And notice what it says in verse five: “These twelve Jesus sent out with the following instructions:…” The mission that these twelve were sent out to do was not one that they were to do on their own. They were sent as a group, but also they were sent with instructions. In fact, specific instructions; they were told where to go, whom to visit, what to say and what to do. We are left with the distinct impression that these twelve were being sent to participate in the ongoing mission of Jesus in this world.

It is very easy for us in this world of specialisation to think that mission is for those who are qualified, those who are called specifically, but the point is that Jesus calls all his disciples, all of his followers, no matter what character flaws, what personality struggles we all have, to participate in what he is doing. So much of the burden comes to us when we think that we have to do everything on our own.

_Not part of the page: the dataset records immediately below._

==> config.mk <==
export PLATFORM = sky130hd
export DESIGN_NAME = count_window_sampler
export DESIGN_NICKNAME = d
export VERILOG_FILES = /design/src/rtl/count_window_pkg.sv /design/src/rtl/count_window_sampler_win_res_fifo.sv /design/src/rtl/count_window_sampler.sv
export SDC_FILE = /design/constraint.sdc
export NUM_CORES = 1
export LEC_CHECK = 0
export ABC_AREA = 1
export CORE_MARGIN = 2
export CORE_UTILIZATION = 55
export CTS_BUF_LIST = sky130_fd_sc_hd__clkbuf_4 sky130_fd_sc_hd__clkbuf_8
export DETAILED_ROUTE_END_ITERATION = 10
export PLACE_DENSITY = 0.76
export REMOVE_ABC_BUFFERS = 1
export SETUP_SLACK_MARGIN = 0.05
export SLEW_MARGIN = 0
export SYNTH_ARGS = -nofsm -noshare
export SYNTH_HDL_FRONTEND = slang
export SYNTH_SLANG_ARGS = --single-unit
==> constraint.sdc <==
create_clock -name clk -period 2.7 [get_ports clk]
set_clock_uncertainty 0.15 [all_clocks]
set_input_delay 0.54 -clock clk [delete_from_list [all_inputs] [get_ports clk]]
set_output_delay 0.54 -clock clk [all_outputs]
set_load 0.02 [all_outputs]
==> src/rtl/count_window_pkg.sv <==
// Shared types and constants for the count window sampler.
// Holds the FSM state encoding, the result record pushed into the result
// FIFO, and the counter's saturation value.
package count_window_pkg;

    localparam int CNT_W_DEF     = 32;
    localparam int WIN_W_DEF     = 24;
    localparam int RES_DEPTH_DEF = 4;

    typedef enum logic [1:0] {
        IDLE    = 2'd0,
        RUN     = 2'd1,
        CAPTURE = 2'd2
    } state_t;

    // One measured window: saturation flag above the end-minus-base delta.
    typedef struct packed {
        logic                 sat;
        logic [CNT_W_DEF-1:0] delta;
    } res_t;

    // Value the counter sticks at once it saturates.
    localparam logic [CNT_W_DEF-1:0] SAT_VALUE = {CNT_W_DEF{1'b1}};

endpackage

==> src/rtl/count_window_sampler_win_res_fifo.sv <==
// Small synchronous result FIFO built as a shift register so that the head
// entry is always a flop (stable while it is not popped). A pop and a push in
// the same cycle on a full FIFO both succeed; a push into a full FIFO with no
// pop is dropped and latches the sticky overflow flag until reset.
module win_res_fifo #(
    parameter int DATA_W = 33,
    parameter int DEPTH  = 4
) (
    input  logic              clk,
    input  logic              rst,
    input  logic              i_push,
    input  logic [DATA_W-1:0] i_data,
    input  logic              i_pop,
    output logic              o_valid,
    output logic [DATA_W-1:0] o_head,
    output logic              o_ovf
);

    localparam int CNT_W = $clog2(DEPTH) + 1;

    logic [DATA_W-1:0] r_mem     [DEPTH];
    logic [DATA_W-1:0] w_mem_nxt [DEPTH];
    logic [CNT_W-1:0]  r_count;
    logic [CNT_W-1:0]  w_count_nxt;
    logic [CNT_W-1:0]  w_wr_idx;
    logic              r_valid;
    logic              r_ovf;
    logic              w_full;
    logic              w_pop;
    logic              w_push_ok;
    logic              w_drop;

    assign w_full    = (r_count == CNT_W'(DEPTH));
    assign w_pop     = i_pop & r_valid;
    assign w_push_ok = i_push & (~w_full | w_pop);
    assign w_drop    = i_push & ~w_push_ok;

    // Next storage contents: shift down on pop, then write the new entry just past the survivors.
    always_comb begin
        w_count_nxt = r_count;
        w_wr_idx    = r_count;
        if (w_pop) begin
            w_wr_idx = r_count - CNT_W'(1'b1);
        end else begin
            w_wr_idx = r_count;
        end
        if (w_pop && !w_push_ok) begin
            w_count_nxt = r_count - CNT_W'(1'b1);
        end else if (!w_pop && w_push_ok) begin
            w_count_nxt = r_count + CNT_W'(1'b1);
        end else begin
            w_count_nxt = r_count;
        end
        for (int i = 0; i < DEPTH; i++) begin
            if (w_push_ok && (CNT_W'(i) == w_wr_idx)) begin
                w_mem_nxt[i] = i_data;
            end else if (w_pop) begin
                w_mem_nxt[i] = r_mem[(i < DEPTH - 1) ? i + 1 : i];
            end else begin
                w_mem_nxt[i] = r_mem[i];
            end
        end
    end

    // Storage, occupancy and sticky overflow registers.
    always_ff @(posedge clk) begin
        if (rst) begin
            r_count <= {CNT_W{1'b0}};
            r_valid <= 1'b0;
            r_ovf   <= 1'b0;
            for (int i = 0; i < DEPTH; i++) begin
                r_mem[i] <= {DATA_W{1'b0}};
            end
        end else begin
            r_count <= w_count_nxt;
            r_valid <= (w_count_nxt != {CNT_W{1'b0}});
            r_ovf   <= r_ovf | w_drop;
            for (int i = 0; i < DEPTH; i++) begin
                r_mem[i] <= w_mem_nxt[i];
            end
        end
    end

    assign o_valid = r_valid;
    assign o_head  = r_mem[0];
    assign o_ovf   = r_ovf;

endmodule

==> src/rtl/count_window_sampler.sv <==
// Control and readout stage for the event counter. Each accepted arm opens a
// window of win_len clk cycles (0 behaves as 1) during which start is held
// high; the counter value is snapshotted before and after, and the delta plus
// a saturation flag are queued in a small result FIFO.
// Optional build macro COUNT_WINDOW_CONT_MODE_EN adds the cont input: while
// cont is high at the end of a window the next window begins immediately with
// start held high, the capture cycle counting as the first cycle of the new
// window, so consecutive deltas partition the count exactly.
module count_window_sampler
    import count_window_pkg::*;
#(
    parameter int CNT_W     = CNT_W_DEF,
    parameter int WIN_W     = WIN_W_DEF,
    parameter int RES_DEPTH = RES_DEPTH_DEF
) (
    input  logic             clk,
    input  logic             rst,
    input  logic             arm,
    input  logic [WIN_W-1:0] win_len,
    input  logic [CNT_W-1:0] cnt,
    input  logic             cnt_full,
`ifdef COUNT_WINDOW_CONT_MODE_EN
    input  logic             cont,
`endif
    output logic             start,
    output logic             busy,
    output logic             res_valid,
    input  logic             res_ready,
    output logic [CNT_W-1:0] res_delta,
    output logic             res_sat,
    output logic             res_ovf
);

    state_t           r_state;
    state_t           w_state_nxt;
    logic [CNT_W-1:0] r_base;
    logic [CNT_W-1:0] w_base_nxt;
    logic [WIN_W-1:0] r_timer;
    logic [WIN_W-1:0] w_timer_nxt;
    logic [WIN_W-1:0] w_len_eff;
    logic             r_sat_seen;
    logic             w_sat_seen_nxt;
    logic             r_start;
    logic             w_start_nxt;
    logic             r_busy;
    logic             w_busy_nxt;
    logic             w_cont;
    logic             w_push;
    logic             w_push_sat;
    logic [CNT_W-1:0] w_delta;
    logic [CNT_W:0]   w_head;

`ifdef COUNT_WINDOW_CONT_MODE_EN
    assign w_cont = cont;
`else
    assign w_cont = 1'b0;
`endif

    assign w_len_eff = (win_len == {WIN_W{1'b0}}) ? WIN_W'(1'b1) : win_len;

    // Next-state, snapshot and output decode for the window FSM.
    always_comb begin
        w_state_nxt    = r_state;
        w_base_nxt     = r_base;
        w_timer_nxt    = r_timer;
        w_sat_seen_nxt = r_sat_seen;
        w_start_nxt    = r_start;
        w_busy_nxt     = r_busy;
        w_push         = 1'b0;
        w_push_sat     = r_sat_seen | cnt_full | (&cnt);
        w_delta        = cnt - r_base;
        case (r_state)
            IDLE: begin
                w_start_nxt = 1'b0;
                w_busy_nxt  = 1'b0;
                if (arm) begin
                    w_state_nxt    = RUN;
                    w_base_nxt     = cnt;
                    w_timer_nxt    = w_len_eff;
                    w_sat_seen_nxt = cnt_full;
                    w_start_nxt    = 1'b1;
                    w_busy_nxt     = 1'b1;
                end else begin
                    w_state_nxt = IDLE;
                end
            end
            RUN: begin
                w_start_nxt    = 1'b1;
                w_busy_nxt     = 1'b1;
                w_sat_seen_nxt = r_sat_seen | cnt_full;
                if (r_timer == WIN_W'(1'b1)) begin
                    w_state_nxt = CAPTURE;
                    // Continuing windows keep start high through the capture cycle.
                    w_start_nxt = w_cont;
                end else begin
                    w_timer_nxt = r_timer - WIN_W'(1'b1);
                end
            end
            CAPTURE: begin
                w_push = 1'b1;
                if (w_cont) begin
                    // Capture cycle already counts toward the next window.
                    w_base_nxt     = cnt;
                    w_sat_seen_nxt = cnt_full;
                    w_start_nxt    = 1'b1;
                    w_busy_nxt     = 1'b1;
                    if (w_len_eff == WIN_W'(1'b1)) begin
                        w_state_nxt = CAPTURE;
                        w_timer_nxt = w_len_eff;
                    end else begin
                        w_state_nxt = RUN;
                        w_timer_nxt = w_len_eff - WIN_W'(1'b1);
                    end
                end else begin
                    w_state_nxt = IDLE;
                    w_start_nxt = 1'b0;
                    w_busy_nxt  = 1'b0;
                end
            end
            default: begin
                w_state_nxt = IDLE;
                w_start_nxt = 1'b0;
                w_busy_nxt  = 1'b0;
            end
        endcase
    end

    // FSM state, window snapshot and registered control outputs.
    always_ff @(posedge clk) begin
        if (rst) begin
            r_state    <= IDLE;
            r_base     <= {CNT_W{1'b0}};
            r_timer    <= {WIN_W{1'b0}};
            r_sat_seen <= 1'b0;
            r_start    <= 1'b0;
            r_busy     <= 1'b0;
        end else begin
            r_state    <= w_state_nxt;
            r_base     <= w_base_nxt;
            r_timer    <= w_timer_nxt;
            r_sat_seen <= w_sat_seen_nxt;
            r_start    <= w_start_nxt;
            r_busy     <= w_busy_nxt;
        end
    end

    win_res_fifo #(
        .DATA_W (CNT_W + 1),
        .DEPTH  (RES_DEPTH)
    ) u_fifo (
        .clk     (clk),
        .rst     (rst),
        .i_push  (w_push),
        .i_data  ({w_push_sat, w_delta}),
        .i_pop   (res_ready),
        .o_valid (res_valid),
        .o_head  (w_head),
        .o_ovf   (res_ovf)
    );

    assign start     = r_start;
    assign busy      = r_busy;
    assign res_delta = w_head[CNT_W-1:0];
    assign res_sat   = w_head[CNT_W];

endmodule
==> results of run 1 <==
==> per-stage QoR <==
step                area [µm²]  TNS (ps)  utilization  total power [mW]
floorplan                11500   -247490            -              5.34
global placement         13600    -13090        0.646              6.31
detailed placement       13600    -17600        0.646              6.38
CTS                      14000         0        0.664              8.30
global route             14000         0        0.665              8.88
finish                   14000         0        0.665              8.30
==> worst max-delay path: cells and delay by family <==
family | cells | cell delay, ps
buffers and inverters | 4 | 680
adders and majority gates | 2 | 620
and+or+nand+nor | 6 | 470
xor gates and xnor gates | 1 | 300
AOI/OAI and AO/OA | 1 | 130
==> power groups by stage <==
stage / clock, mW / sequential [mW] / combinational (mW)
detailed placement: 0 / 3.45 / 2.92
CTS: 1.97 / 3.39 / 2.94
global placement: 0 / 3.44 / 2.87
finish: 1.94 / 3.39 / 2.97
floorplan: 0 / 3.51 / 1.83
global route: 2.09 / 3.42 / 3.36
==> cells in the final DEF (no fill, tap or decap), types with 3 or more instances in the layout <==
master / count
nand3b_1: 3
nand2_2: 3
inv_2: 6
o21ai_0: 181
dfxtp_1: 198
nor3_1: 12
buf_4: 84
nor4_1: 4
inv_6: 5
nor2_1: 111
inv_1: 348
nand3_1: 119
clkbuf_8: 18
or2_2: 4
o21ai_1: 9
nand2_1: 555
clkdlybuf4s50_1: 96
nand4_1: 11
nand3_2: 5
xnor2_1: 12
a31oi_1: 3
buf_12: 9
ha_1: 36
xor2_1: 10
clkinv_2: 5
and2_1: 4
nor2_4: 3
a21oi_1: 209
==> synthesized netlist by cell type, types with 6 or more instances <==
library cell	count	area [µm²]
nand3_1	123	616
nand2_1	558	2090
xnor2_1	12	105
ha_1	36	450
a21oi_1	209	1050
nor3_1	12	60.1
nor2_1	112	420
clkbuf_1	47	176
inv_2	6	22.5
buf_1	10	37.5
xor2_1	10	87.6
o21ai_1	9	45.0
nand4_1	11	68.8
inv_1	348	1310
dfxtp_1	198	3960
o21ai_0	181	906
buf_2	21	105
==> final timing paths <==
kind,startpoint,to,slack [ps],depth (start not counted)
hold / removal,u_fifo.o_ovf,u_fifo.o_ovf,310,2
setup reg to reg,u_fifo.r_count[0],u_fifo.r_mem[0][22],380,10
setup / recovery,cnt[0],u_fifo.r_mem[2][16],230,14
hold reg to reg,u_fifo.o_ovf,u_fifo.o_ovf,310,2
==> layout make-up <==
class                           count  area [µm²]  area share
Clock inverter                     14         144      0.0103
Inverter                          355        1330      0.0951
Sequential cell                   198        3960       0.283
Clock buffer                       18         248      0.0177
Tap cell                          275         344      0.0245
Multi-Input combinational cell   1308        6220       0.444
Timing Repair Buffer              189        1770       0.126
==> logic make-up after synthesis <==
group | Yosys count | share of synthesized area
fa+ha+maj | 37 | 0.0397
flops | 198 | 0.335
buf+inv | 437 | 0.142
compound gates | 411 | 0.177
simple gates | 836 | 0.288
mux | 2 | 0.00169
xor+xnor | 22 | 0.0163
==> flip-flops by register name (all words and copies together) (netlist names) <==
register	cells
busy	1
r_base	32
r_sat_seen	1
r_state	2
r_timer	24
start	1
u_fifo.o_ovf	1
u_fifo.o_valid	1
u_fifo.r_count	3
u_fifo.r_mem	132
==> routing by layer <==
layer  up-vias  global-route usage  part of all wire
met5         -                   0                 0
met4         0              0.0664             0.011
met3        28              0.0339             0.061
met2       369               0.458              0.45
met1      5381               0.392              0.48
li1       6336                   -                 -
==> timing repair <==
item,CTS,global route
endpoints found under the hold margin,0,0
setup endpoints to repair,0,24
gates resized for setup,0,5
==> key figures, run 1 <==
Run status
  – Status: completed

Timing
  – Final setup fails: 0
  – Period utilization: 0.917
  – Hold_ws: 308 ps
  – Worst slew pin tran: 727 ps
  – Post-route worst setup slack: 225 ps
  – Slew Limit Fails: 0
  – Rel. slew slack: 0.515
  – RSZ-0062 raised after global routing: true
  – Fin crit period: 2470 ps
  – Max Clk Rate: 404 MHz
  – Hold Fails Final Rpt: 0

Clock network
  – CTS tree: built
  – Clock transition at path regs: 110 ps
  – Clk buf depth: 2
  – CTS Hold Bufs: 0
  – Htree depth: 4
  – CTS root buf: clkbuf_8
  – CTS sink cnt: 198
  – Clock Latency Late Sink: 490 ps
  – Setup Buffers After CTS: 0
  – CTS buffer count: 17

Power and ir drop
  – Net Switching: 3.13 mW
  – PD cells: 591 nW/µm²
  – Seq pwr share: 0.409
  – Internal power: 5.16 mW
  – Pleak: 7.01 nW
  – Max rail drop VDD: 0.345 mV
  – Combinational power share: 0.357
  – Clock power frac: 0.234
  – Sw Share: 0.378

Route
  – Post-route ant nets: 0
  – Vias: 12,100
  – Drt pass-1 iters: 6
  – Post-DR wirelength/cell: 13.2 µm
  – First DRT Iteration DRCs: 992
  – Routed vias/inst: 5.14
  – Routed WL: 31,000 µm
  – DR DRC count: 0

Layout
  – Filler cell count: 2,010
  – Area grow syn2layout: 18.5%
  – N_diodes: 0
  – Fin cells: 2,357
  – Fin nets: 2,167
  – Layout cells sized above 1: 0.0725

Die
  – Initial Utilization: 0.561
  – CORE AREA: 21,100 µm²
  – Io pins: 98
  – Die Span X: 151 µm
  – Rows: 53
  – Die Area: 22,700 µm²
  – Height of the chip: 151 µm

Worst setup path
  – Crit-path slowest cell: clkdlybuf4s50_1
  – Slowest cell delay on critical path: 460 ps
  – Most used cell, CP: nand2_1
  – Worst-path maximum fanout: 4
  – Critical path type: in -> reg
  – Crit start category: primary input
  – Crit. End Element: register
  – Worst-path cell chain: clkdlybuf4s50_1 -> inv_1 -> ha_1 -> fa_1 -> inv_1 -> nand3_1 -> nand2_2 -> nand2_1 -> nand2_1 -> nand2_1 -> nand2_1 -> xor2_1 -> o21ai_0 -> inv_1
  – Critical Path RT: 2970 ps
  – Critical Path AT: 2740 ps

Synth
  – Asr flop ratio synth: 0
  – Mapped Cells: 1,943
  – Yosys warnings: 0
  – Synthesized flop and latch total: 198
  – Syn Area/Cell: 6.09 µm²
  – Number of synthesized flops with an enable pin: 0
  – Seq/Total Area, Yosys: 0.335
  – Synth Cell Area: 11,800 µm²
  – Synth cell types: 36
  – Most used DFF post-synth: dfxtp_1

Place
  – Inst Count DP: 2,325
  – RD Place Congestion: 0.953
  – Port Buffers: 97
  – Post-Place Setup Slack: -355 ps
  – DP HPWL: 22,600 µm

Global routing
  – Vias in the first global route: 10,800
  – Antenna violations before repair: 0
  – Total GRT Usage: 0.279
  – Largest net degree at the start of global routing: 91
  – Grt ovf: 0
  – First-pass GRT wire length: 51,300 µm

Flow run
  – Max-cap violation count: 0

Worst hold path
  – HP Class: reg -> reg
Note: power is estimated with default switching activity, not from simulation.
==> inputs of run 2 (changes only) <==
--- a/config.mk
+++ b/config.mk
@@ -6,6 +6,7 @@
 export NUM_CORES = 1
 export LEC_CHECK = 0
 export ABC_AREA = 1
+export CAP_MARGIN = 0
 export CORE_MARGIN = 2
 export CORE_UTILIZATION = 55
 export CTS_BUF_LIST = sky130_fd_sc_hd__clkbuf_4 sky130_fd_sc_hd__clkbuf_8
==> results of run 2 <==
Final layout, timing and power as in run 1 (identical DEF).
==> inputs of run 3 (changes only) <==
--- a/config.mk
+++ b/config.mk
@@ -11,7 +11,7 @@
 export CORE_UTILIZATION = 55
 export CTS_BUF_LIST = sky130_fd_sc_hd__clkbuf_4 sky130_fd_sc_hd__clkbuf_8
 export DETAILED_ROUTE_END_ITERATION = 10
-export PLACE_DENSITY = 0.76
+export PLACE_DENSITY_LB_ADDON = 0.2
 export REMOVE_ABC_BUFFERS = 1
 export SETUP_SLACK_MARGIN = 0.05
 export SLEW_MARGIN = 0
==> constraint.sdc (replaced) <==
create_clock -name clk -period 2.5 [get_ports clk]
set_clock_uncertainty 0.15 [all_clocks]
set_input_delay 0.5 -clock clk [delete_from_list [all_inputs] [get_ports clk]]
set_output_delay 0.5 -clock clk [all_outputs]
set_load 0.02 [all_outputs]
==> run 3 against run 2 <==
Combinational power rose by 12%. Via count rose by 1.8%. Critical path type unchanged. Critical path depth rose by 1. Final cell count rose by 1.5%. Die area did not move. First-iteration DRC count fell by 21%. Utilization rose by 2.2 points. Sequential share of layout area fell by 0.90 points. Cell area rose by 3.3%. Global-route usage rose by 0.47 points. Register-to-register slack got worse by 80 ps. Worst hold slack got worse by 4.9 ps.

One of the most powerful teachings of Luther, in my opinion, is what he teaches us about vocation, or our calling in this life. Luther says that we are called to serve and love God to whoever and wherever he has placed us. We are called to serve God by ministering to our spouses, our children, our friends, those we meet in our ordinary work places, whatever that work may be. God will bring people into your life wherever you are; we just need to be willing to respond and love and serve God by loving and serving them. What this means is handing on to them, what has been handed on to us: that is, the truth of who Jesus is and what he has done for us. As Jesus says in 10:8: “Freely you have received; freely give.” God has worked in our lives, we have received from him grace and salvation, now we hand it on to others.

One of the things that Jesus made clear to these disciples, was that to follow him was not going to be easy. When they went, some people would respond well; they would respond in peace and welcome them and the Gospel. But others would not. Others would not accept. Jesus makes it clear that it is highly risky in this life to follow him. In fact, he is brutally honest with them when he says: 16 “I am sending you out like sheep among wolves. Therefore be as shrewd as snakes and as innocent as doves.” He describes how others will not respond well, even family members will be in conflict over Jesus. Sometimes there will be persecution because they do not want to hear the Gospel.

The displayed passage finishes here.